Hi @katarinasupe, this just got more important to me.
I went through the label filter examples in the documentation and none of them work.
Could the issue be AreLabelsValid (Link)? It looks too restrictive. Whenever a termination or end node is used, only those will be returned. This can be illustrated by specifying all intermediate nodes as end nodes:
| Starting Node | Label Filter | Paths Returned | Paths Expected | Workaround Filter |
|---|---|---|---|---|
| Dog | ["/Mouse"] |
Mouse |
Dog->Cat->Mouse, Dog<-Human->Mouse, Dog->Mouse |
[">Dog", "/Mouse", ">Cat", ">Human"] |
| Dog | ["/Mouse", "Cat"] |
None | Dog->Mouse, Dog->Cat->Mouse |
[">Dog", "/Mouse", ">Cat"] |
| Dog | ["/Mouse", "-Cat", "-Human"] |
Mouse |
Dog->Mouse |
[">Dog", "/Mouse"] |
| Cat | [">Dog", "+Human", "+Wolf"] |
None | Cat<-Dog, Cat<-Dog<-Human->Wolf->Dog |
[">Cat", ">Dog", ">Human", ">Wolf"] |
Maybe !config_.label_bools_status.termination_activated && !config_.label_bools_status.end_node_activated && Whitelisted(label_bools.whitelisted) just needs to be replaced with Whitelisted(label_bools.whitelisted)? As a user, I expect the whitelist to work independent of termination and end nodes.

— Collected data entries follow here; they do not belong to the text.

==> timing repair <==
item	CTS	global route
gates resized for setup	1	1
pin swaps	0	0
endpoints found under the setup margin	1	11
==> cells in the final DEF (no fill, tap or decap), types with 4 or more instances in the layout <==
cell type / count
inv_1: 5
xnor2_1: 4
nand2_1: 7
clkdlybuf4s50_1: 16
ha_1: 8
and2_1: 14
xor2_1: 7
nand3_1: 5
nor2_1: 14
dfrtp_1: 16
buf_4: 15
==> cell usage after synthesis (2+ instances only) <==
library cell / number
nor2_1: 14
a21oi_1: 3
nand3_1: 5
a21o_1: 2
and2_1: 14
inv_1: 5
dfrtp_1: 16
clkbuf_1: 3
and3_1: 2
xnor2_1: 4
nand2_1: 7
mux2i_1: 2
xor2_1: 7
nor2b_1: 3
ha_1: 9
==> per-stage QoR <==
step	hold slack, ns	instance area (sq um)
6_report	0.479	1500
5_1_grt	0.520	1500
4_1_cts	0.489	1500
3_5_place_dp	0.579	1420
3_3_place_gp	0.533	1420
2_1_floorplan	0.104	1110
`src/rtl/serial_rx_pkg.sv`:
```
package serial_rx_pkg;
  localparam int DW = 8;

  typedef enum logic [1:0] {ST_IDLE, ST_START, ST_DATA, ST_STOP} rx_state_e;

  typedef struct packed {
    logic          ferr;
    logic          bit9;
    logic [DW-1:0] data;
  } rx_word_t;
endpackage

```
`src/rtl/serial_rx_sync.sv`:
```
module serial_rx_sync (
  input  logic clk_i,
  input  logic rst_ni,
  input  logic d_i,
  output logic q_o
);
  logic [1:0] sr;
  always_ff @(posedge clk_i or negedge rst_ni)
    if (!rst_ni) sr <= 2'b11;
    else         sr <= {sr[0], d_i};
  assign q_o = sr[1];
endmodule

```
`src/rtl/serial_rx_bitfsm.sv`:
```
module serial_rx_bitfsm
  import serial_rx_pkg::*;
#(
  parameter int OS = 16
) (
  input  logic     clk_i,
  input  logic     rst_ni,
  input  logic     tick_i,
  input  logic     rx_i,
  input  logic     run_i,
  input  logic     nine_i,
  output logic     valid_o,
  output rx_word_t word_o,
  output logic     idle_o
);
  localparam int CW = $clog2(OS);
  localparam logic [CW-1:0] S0   = CW'(OS/2 - 1);
  localparam logic [CW-1:0] S2   = CW'(OS/2 + 1);
  localparam logic [CW-1:0] SDEC = CW'(OS/2 + 2);
  localparam logic [CW-1:0] LAST = CW'(OS - 1);

  rx_state_e      st;
  logic [CW-1:0]  cnt;
  logic [2:0]     vote;
  logic [3:0]     bidx;
  logic [DW:0]    sh;
  logic           nine_q;
  logic           maj;

  assign maj = (vote[0] & vote[1]) | (vote[0] & vote[2]) | (vote[1] & vote[2]);

  always_ff @(posedge clk_i or negedge rst_ni) begin
    if (!rst_ni) begin
      st <= ST_IDLE; cnt <= '0; vote <= '0; bidx <= '0;
      sh <= '0; nine_q <= 1'b0; valid_o <= 1'b0; word_o <= '0;
    end else begin
      valid_o <= 1'b0;
      if (!run_i) begin
        st <= ST_IDLE;
      end else if (tick_i) begin
        if (st != ST_IDLE) begin
          cnt <= (cnt == LAST) ? '0 : cnt + 1'b1;
          if (cnt >= S0 && cnt <= S2) vote <= {vote[1:0], rx_i};
        end
        unique case (st)
          ST_IDLE: if (!rx_i) begin
            st <= ST_START; cnt <= '0; bidx <= '0; nine_q <= nine_i;
          end
          ST_START: if (cnt == LAST) st <= maj ? ST_IDLE : ST_DATA;
          ST_DATA: if (cnt == LAST) begin
            sh <= {maj, sh[DW:1]};
            if (bidx == (nine_q ? 4'(DW) : 4'(DW-1))) st <= ST_STOP;
            else bidx <= bidx + 1'b1;
          end
          ST_STOP: if (cnt == SDEC) begin
            st <= ST_IDLE;
            valid_o <= 1'b1;
            word_o.ferr <= ~maj;
            word_o.bit9 <= nine_q & sh[DW];
            word_o.data <= nine_q ? sh[DW-1:0] : sh[DW:1];
          end
          default: st <= ST_IDLE;
        endcase
      end
    end
  end

  assign idle_o = (st == ST_IDLE);
endmodule

```
`src/rtl/serial_rx_queue.sv`:
```
module serial_rx_queue
  import serial_rx_pkg::*;
#(
  parameter int DEPTH = 2
) (
  input  logic     clk_i,
  input  logic     rst_ni,
  input  logic     flush_i,
  input  logic     push_i,
  input  rx_word_t word_i,
  input  logic     pop_i,
  output rx_word_t head_o,
  output logic     not_empty_o,
  output logic     full_o
);
  localparam int PW = (DEPTH > 1) ? $clog2(DEPTH) : 1;
  localparam int CW = $clog2(DEPTH + 1);

  rx_word_t      mem [DEPTH];
  logic [PW-1:0] wp, rp;
  logic [CW-1:0] cnt;

  function automatic logic [PW-1:0] nxt(input logic [PW-1:0] p);
    return (p == PW'(DEPTH - 1)) ? '0 : p + 1'b1;
  endfunction

  always_ff @(posedge clk_i or negedge rst_ni) begin
    if (!rst_ni) begin
      wp <= '0; rp <= '0; cnt <= '0;
      for (int i = 0; i < DEPTH; i++) mem[i] <= '0;
    end else if (flush_i) begin
      wp <= '0; rp <= '0; cnt <= '0;
    end else begin
      if (push_i) begin
        mem[wp] <= word_i;
        wp <= nxt(wp);
      end
      if (pop_i) rp <= nxt(rp);
      case ({push_i, pop_i})
        2'b10:   cnt <= cnt + 1'b1;
        2'b01:   cnt <= cnt - 1'b1;
        default: cnt <= cnt;
      endcase
    end
  end

  assign not_empty_o = (cnt != '0);
  assign full_o      = (cnt == CW'(DEPTH));
  assign head_o      = not_empty_o ? mem[rp] : '0;
endmodule

```
`src/rtl/serial_rx_engine.sv`:
```
module serial_rx_engine
  import serial_rx_pkg::*;
#(
  parameter int OS    = 16,
  parameter int DEPTH = 2
) (
  input  logic          clk_i,
  input  logic          rst_ni,
  input  logic          os_tick_i,
  input  logic          rx_i,
  input  logic          port_en_i,
  input  logic          cont_rx_i,
  input  logic          nine_bit_i,
  input  logic          addr_det_i,
  input  logic          rd_i,
  output logic [DW-1:0] rd_data_o,
  output logic          bit9_o,
  output logic          frame_err_o,
  output logic          overrun_o,
  output logic          ready_o,
  output logic          idle_o
);
  logic     rx_s, run, wvalid, accept, push, pop, full, nempty;
  rx_word_t word, head;

  serial_rx_sync u_sync (.clk_i, .rst_ni, .d_i(rx_i), .q_o(rx_s));

  assign run = port_en_i & cont_rx_i & ~overrun_o;

  serial_rx_bitfsm #(.OS(OS)) u_fsm (
    .clk_i, .rst_ni, .tick_i(os_tick_i), .rx_i(rx_s), .run_i(run),
    .nine_i(nine_bit_i), .valid_o(wvalid), .word_o(word), .idle_o(idle_o)
  );

  assign accept = wvalid & ~(nine_bit_i & addr_det_i & ~word.bit9);
  assign pop    = rd_i & nempty;
  assign push   = accept & (~full | pop);

  always_ff @(posedge clk_i or negedge rst_ni)
    if (!rst_ni)                       overrun_o <= 1'b0;
    else if (!port_en_i || !cont_rx_i) overrun_o <= 1'b0;
    else if (accept && full && !pop)   overrun_o <= 1'b1;

  serial_rx_queue #(.DEPTH(DEPTH)) u_q (
    .clk_i, .rst_ni, .flush_i(~port_en_i), .push_i(push), .word_i(word),
    .pop_i(pop), .head_o(head), .not_empty_o(nempty), .full_o(full)
  );

  assign ready_o     = nempty;
  assign rd_data_o   = head.data;
  assign bit9_o      = head.bit9;
  assign frame_err_o = head.ferr;
endmodule

```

Two more issues I just encountered:
- The default for
filterStartNodeistruecontrary to what the documentation says. - Even when setting
filterStartNodetofalse, the graph stops expanding at the initial node if it's not explicitly whitelisted. This issue is likely becauseContinueExpandingdoesn't handlefilterStartNodeat all. It is called inBFSfor all nodes.

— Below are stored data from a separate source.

**src/rtl/pcu_pkg.sv**
```systemverilog
package pcu_pkg;
    typedef enum logic [2:0] {
        SRC_HOLD = 3'd0,
        SRC_INC  = 3'd1,
        SRC_RET  = 3'd2,
        SRC_JUMP = 3'd3,
        SRC_LOW  = 3'd4,
        SRC_VEC  = 3'd5
    } pc_src_e;
endpackage

```
**src/rtl/pcu_src_sel.sv**
```systemverilog
module pcu_src_sel
    import pcu_pkg::*;
(
    input  logic    irq_take,
    input  logic    lo_we,
    input  logic    jump,
    input  logic    call,
    input  logic    ret,
    input  logic    adv,
    output pc_src_e src
);
    always_comb begin
        if (irq_take)          src = SRC_VEC;
        else if (lo_we)        src = SRC_LOW;
        else if (call || jump) src = SRC_JUMP;
        else if (ret)          src = SRC_RET;
        else if (adv)          src = SRC_INC;
        else                   src = SRC_HOLD;
    end
endmodule

```
**src/rtl/pcu_next.sv**
```systemverilog
module pcu_next
    import pcu_pkg::*;
#(
    parameter int PC_W  = 13,
    parameter int LO_W  = 8,
    parameter int LIT_W = 11,
    parameter int VEC   = 4
) (
    input  pc_src_e               src,
    input  logic [PC_W-1:0]       pc,
    input  logic [PC_W-LO_W-1:0]  lat,
    input  logic [LO_W-1:0]       lo_wdata,
    input  logic [LIT_W-1:0]      lit,
    input  logic [PC_W-1:0]       ret_addr,
    output logic [PC_W-1:0]       nxt,
    output logic [PC_W-1:0]       pc_inc
);
    localparam int HI_W   = PC_W - LO_W;
    localparam int PAGE_W = PC_W - LIT_W;
    localparam logic [PC_W-1:0] ONE    = PC_W'(1);
    localparam logic [PC_W-1:0] VEC_PC = PC_W'(VEC);

    assign pc_inc = pc + ONE;

    always_comb begin
        unique case (src)
            SRC_VEC:  nxt = VEC_PC;
            SRC_LOW:  nxt = {lat, lo_wdata};
            SRC_JUMP: nxt = {lat[HI_W-1 -: PAGE_W], lit};
            SRC_RET:  nxt = ret_addr;
            SRC_INC:  nxt = pc_inc;
            default:  nxt = pc;
        endcase
    end
endmodule

```
**src/rtl/pcu_latch.sv**
```systemverilog
module pcu_latch #(
    parameter int W = 5
) (
    input  logic         clk,
    input  logic         rst_n,
    input  logic         we,
    input  logic [W-1:0] wdata,
    output logic [W-1:0] q
);
    always_ff @(posedge clk or negedge rst_n) begin
        if (!rst_n)  q <= '0;
        else if (we) q <= wdata;
    end
endmodule

```
**src/rtl/pc_unit.sv**
```systemverilog
module pc_unit
    import pcu_pkg::*;
#(
    parameter int PC_W  = 13,
    parameter int LO_W  = 8,
    parameter int LIT_W = 11,
    parameter int VEC   = 4
) (
    input  logic                  clk,
    input  logic                  rst_n,
    input  logic                  irq_take,
    input  logic                  adv,
    input  logic                  jump,
    input  logic                  call,
    input  logic                  ret,
    input  logic [LIT_W-1:0]      lit,
    input  logic [PC_W-1:0]       ret_addr,
    input  logic                  lo_we,
    input  logic [LO_W-1:0]       lo_wdata,
    input  logic                  lat_we,
    input  logic [PC_W-LO_W-1:0]  lat_wdata,
    output logic [PC_W-1:0]       pc,
    output logic [LO_W-1:0]       lo_rdata,
    output logic [PC_W-LO_W-1:0]  lat_rdata,
    output logic                  push_en,
    output logic [PC_W-1:0]       push_data
);
    localparam int HI_W = PC_W - LO_W;

    pc_src_e          src;
    logic [PC_W-1:0]  nxt;
    logic [PC_W-1:0]  pc_inc;
    logic [HI_W-1:0]  lat_q;

    pcu_src_sel u_sel (
        .irq_take (irq_take),
        .lo_we    (lo_we),
        .jump     (jump),
        .call     (call),
        .ret      (ret),
        .adv      (adv),
        .src      (src)
    );

    pcu_latch #(.W(HI_W)) u_lat (
        .clk   (clk),
        .rst_n (rst_n),
        .we    (lat_we),
        .wdata (lat_wdata),
        .q     (lat_q)
    );

    pcu_next #(.PC_W(PC_W), .LO_W(LO_W), .LIT_W(LIT_W), .VEC(VEC)) u_nxt (
        .src      (src),
        .pc       (pc),
        .lat      (lat_q),
        .lo_wdata (lo_wdata),
        .lit      (lit),
        .ret_addr (ret_addr),
        .nxt      (nxt),
        .pc_inc   (pc_inc)
    );

    // address register
    always_ff @(posedge clk or negedge rst_n) begin
        if (!rst_n) pc <= '0;
        else        pc <= nxt;
    end

    // outputs
    always_comb begin
        lo_rdata  = pc[LO_W-1:0];
        lat_rdata = lat_q;
        unique case (src)
            SRC_VEC: begin
                push_en   = 1'b1;
                push_data = pc;
            end
            SRC_JUMP: begin
                push_en   = call;
                push_data = pc_inc;
            end
            default: begin
                push_en   = 1'b0;
                push_data = pc_inc;
            end
        endcase
    end
endmodule

```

To reproduce, use the example graph from the documentation.
| Query | Result | Expected |
|---|---|---|
MATCH (dog:Dog)CALL path.subgraph_all(dog, {labelFilter: ["Cat"]})YIELD nodes, relsRETURN nodes, rels |
nothing | Dog->Cat |
MATCH (dog:Dog)CALL path.subgraph_all(dog, {labelFilter: ["Cat"], filterStartNode: false})YIELD nodes, relsRETURN nodes, rels |
Dog |
Dog->Cat |
MATCH (dog:Dog)CALL path.subgraph_all(dog, {labelFilter: ["Cat", "Dog"]})YIELD nodes, relsRETURN nodes, rels |
Dog->Cat |
Dog->Cat |
MATCH (dog:Dog)CALL path.subgraph_all(dog, {labelFilter: ["Cat", "-Dog"]})YIELD nodes, relsRETURN nodes, rels |
nothing | Dog->Cat |
MATCH (dog:Dog)CALL path.subgraph_all(dog, {labelFilter: ["Cat", "-Dog"], filterStartNode: false})YIELD nodes, relsRETURN nodes, rels |
Dog |
Dog->Cat |
This is now blocking me from further development. Do you know when someone has time to look into this, @katarinasupe?
Hi @thomas-tran-de, I've forwarded the info and the team is aware. This is currently not a priority and they will get back to you as soon as they can take a deeper look.
I did some more investigating. Now that I had a closer look at the code, I realized that the documentation primarily focuses on path.expand, not path.subgraph_*. Here are the key things that threw me off:
-
labelFilteris used to check which paths to traverse but it isn't strictly related to which nodes are returned. If using end or termination nodes, only these will be returned even if other labels are part of the whitelist. - The documentation states that "expansion will only go through nodes with whitelisted labels" for end nodes. This is also true for termination nodes.
- The first node will always be returned if
filterStartNode == false. This is not related to expanding the graph though. I found this very confusing and that's why I created a pull request. - If
relationshipFiltercontains an edge going both directions, i.e.,<EDGE>, it will always return the corresponding child node regardless oflabelFilter. - Like
labelFilter,relationshipFilterwill only determine how to find relevant paths. The returned relationships forsubgraph_allare just all relationships between the returned nodes.